[Bug] function 'get_table_names' in the python client returns incorrect results
BruceWong96 opened this issue · 5 comments
Code of Conduct
- I agree to follow this project's Code of Conduct
Search before asking
- I have searched in the issues and found no similar issues.
Describe the bug
Hi,
I encountered the problem in the above image when I tried to connect Kyuubi with Superset.
The table structure and table name are incorrect, and appear to return a schema.
It's not what I want.
Affects Version(s)
master
Kyuubi Server Log Output
No response
Kyuubi Engine Log Output
No response
Kyuubi Server Configurations
default
Kyuubi Engine Configurations
No response
Additional context
No response
Are you willing to submit PR?
- Yes. I would be willing to submit a PR with guidance from the Kyuubi community to fix.
- No.

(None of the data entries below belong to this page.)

==> run C <==
## TCAM_TOP
module TCAM_TOP (
        input                   CLK
       ,input                   RESET
       ,input                   SEARCH
       ,input                   SETTING
       ,input   [DATA_BITS-1:0] KEY
       ,input   [IDWID-1:0]     SETTING_ID
       ,input   [MASKWID-1:0]   SETTING_MASKID
       ,input   [IDWID-1:0]     SETTING_PRIORITY
       ,output  [IDWID-1:0]     RULEID
       ,output                  SETTING_COMPLETE
       ,output                  SEARCH_COMPLETE
       ,output                  MISMATCH
       ,input                     DDR3_AVL_INIT
       ,input   [SDRAM_DATA-1:0]  DDR3_AVL_READDATA
       ,input                     DDR3_AVL_WAITREQUEST
       ,input                     DDR3_AVL_READDATAVALID
       ,output                    DDR3_AVL_READ
       ,output                    DDR3_AVL_WRITE
       ,output  [SDRAM_ADDR-1:0]  DDR3_AVL_ADDRESS
       ,output  [SDRAM_DATA-1:0]  DDR3_AVL_WRITEDATA
       ,output                    DDR3_AVL_BURSTCOUNT
  ...
export LEC_CHECK = 0
export ABC_AREA = 0
export CAP_MARGIN = 20
export CORE_ASPECT_RATIO = 0.53
export CORE_MARGIN = 9
export CORE_UTILIZATION = 40
export CTS_CLUSTER_SIZE = 58
export MAX_ROUTING_LAYER = met4
export MIN_ROUTING_LAYER = met2
export SLEW_MARGIN = 10
create_clock -name core_clock -period 10.0 [get_ports {CLK}]
run.sh (not shown) runs the stock make flow with config.mk's settings and CLKGATE_MAP_FILE=.
==> run P: changes against run C <==
ABC_AREA = unset   (was 0)
CORE_ASPECT_RATIO = unset   (was 0.53)
CORE_MARGIN = 2   (was 9)
CORE_UTILIZATION = 72   (was 40)
CTS_CLUSTER_SIZE = 17   (was 58)
MAX_ROUTING_LAYER = unset   (was met4)
MIN_ROUTING_LAYER = unset   (was met2)
SETUP_SLACK_MARGIN = 0.93   (was unset)
SLEW_MARGIN = 20   (was 10)
==> flow/constraint.sdc (replaced) <==
create_clock -name core_clock -period 3.12 [get_ports {CLK}]
set_input_delay 0.6240 -clock core_clock [delete_from_list [all_inputs] [get_ports {CLK}]]
set_output_delay 0.6240 -clock core_clock [all_outputs]
set_load 0.01 [all_outputs]
==> results <==
| item | run P | run C |
|---|---|---|
| Run status | complete, no violations | complete, no violations |
| Critical path's largest stage delay | 380 ps | 700 ps |
| Path class of the lowest-slack min-delay path | primary input to flip-flop | flip-flop to flip-flop |
| Grt met1 use | 44.90% | 0% |
| Pre-CTS setup slack | 248.5 ps | 4516 ps |
| Dpl hpwl | 145.3 mm | 164.9 mm |
| Start-to-end type of the worst setup path | flip-flop to output pin | primary input to output pin |
| Count of TritonRoute iterations in the first routing pass | 6 | 7 |
| Met2 usage in global routing | 54.36% | 30.17% |
| End point of the critical path | DDR3_AVL_WRITE | DDR3_AVL_READ |
| Signal buffers share of area | 6.234% | 5.468% |
| Number of OpenROAD warnings | 128 | 150 |
| Number of diodes | 12 | 51 |
| Combinational power | 3.98 mW | 1.25 mW |
| Power density cells | 705.3 nW/um^2 | 218.4 nW/um^2 |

I cannot submit a PR at this time.
Hello @BruceWong96,
Thanks for finding the time to report the issue!
We really appreciate the community's efforts to improve Apache Kyuubi.
After my investigation, I found the bug and solution.
The function get_table_names returns an incorrect value.
Here are my test code :
from sqlalchemy import *
from sqlalchemy.engine import create_engine
engine = create_engine('hive://apache@10.183.4.93:10009/default')
with engine.connect() as con:
result = con.execute(text("show tables in default"))
rows = result.fetchall()
print("show tables in default :")
print(rows)
print("-----------------------")
print("result of row[0] :")
for row in rows:
print(row[0])
print("-----------------------")
print("result of row[1] :")
for row in rows:
print(row[1])
Here are my test results:
show tables in default :
[('default', 'employees', False), ('default', 'student', False), ('default', 'student_scores', False)]
-----------------------
result of row[0] :
default
default
default
-----------------------
result of row[1] :
employees
student
student_scores
According to the above tests
The correct return value is
return [row[1] for row in connection.execute(text(query))]
Some new discoveries have been made.
The following code is used to connect to hive directly.
return [row[0] for row in connection.execute(text(query))]
Because The following value is returned when the Hive is connected.
show tables in default :
[('student',), ('student_scores',)]
The following code is used to connect to Kyuubi.
return [row[1] for row in connection.execute(text(query))]
Because The following value is returned when the Kyuubi is connected.
show tables in default :
[('default', 'employees', False), ('default', 'student', False), ('default', 'student_scores', False)]
So, for the difference in return value, I modified the code, see PR for details.
And I test them in Superset. The code works.